WORKING DATA =>

┌────────

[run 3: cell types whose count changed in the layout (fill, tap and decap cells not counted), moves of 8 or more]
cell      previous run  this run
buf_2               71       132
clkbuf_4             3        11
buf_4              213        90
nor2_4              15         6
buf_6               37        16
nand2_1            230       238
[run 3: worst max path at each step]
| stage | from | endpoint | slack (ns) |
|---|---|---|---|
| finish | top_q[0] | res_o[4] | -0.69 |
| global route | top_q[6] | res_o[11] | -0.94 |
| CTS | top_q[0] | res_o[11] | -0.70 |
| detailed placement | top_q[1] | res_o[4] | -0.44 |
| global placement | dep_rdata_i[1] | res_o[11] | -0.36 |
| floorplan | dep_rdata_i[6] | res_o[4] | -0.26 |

└────────

BRIEF =>
Return a copy of each line in the entries that carries the string "placement".

OUTPUT BELOW =>
| detailed placement | top_q[1] | res_o[4] | -0.44 |
| global placement | dep_rdata_i[1] | res_o[11] | -0.36 |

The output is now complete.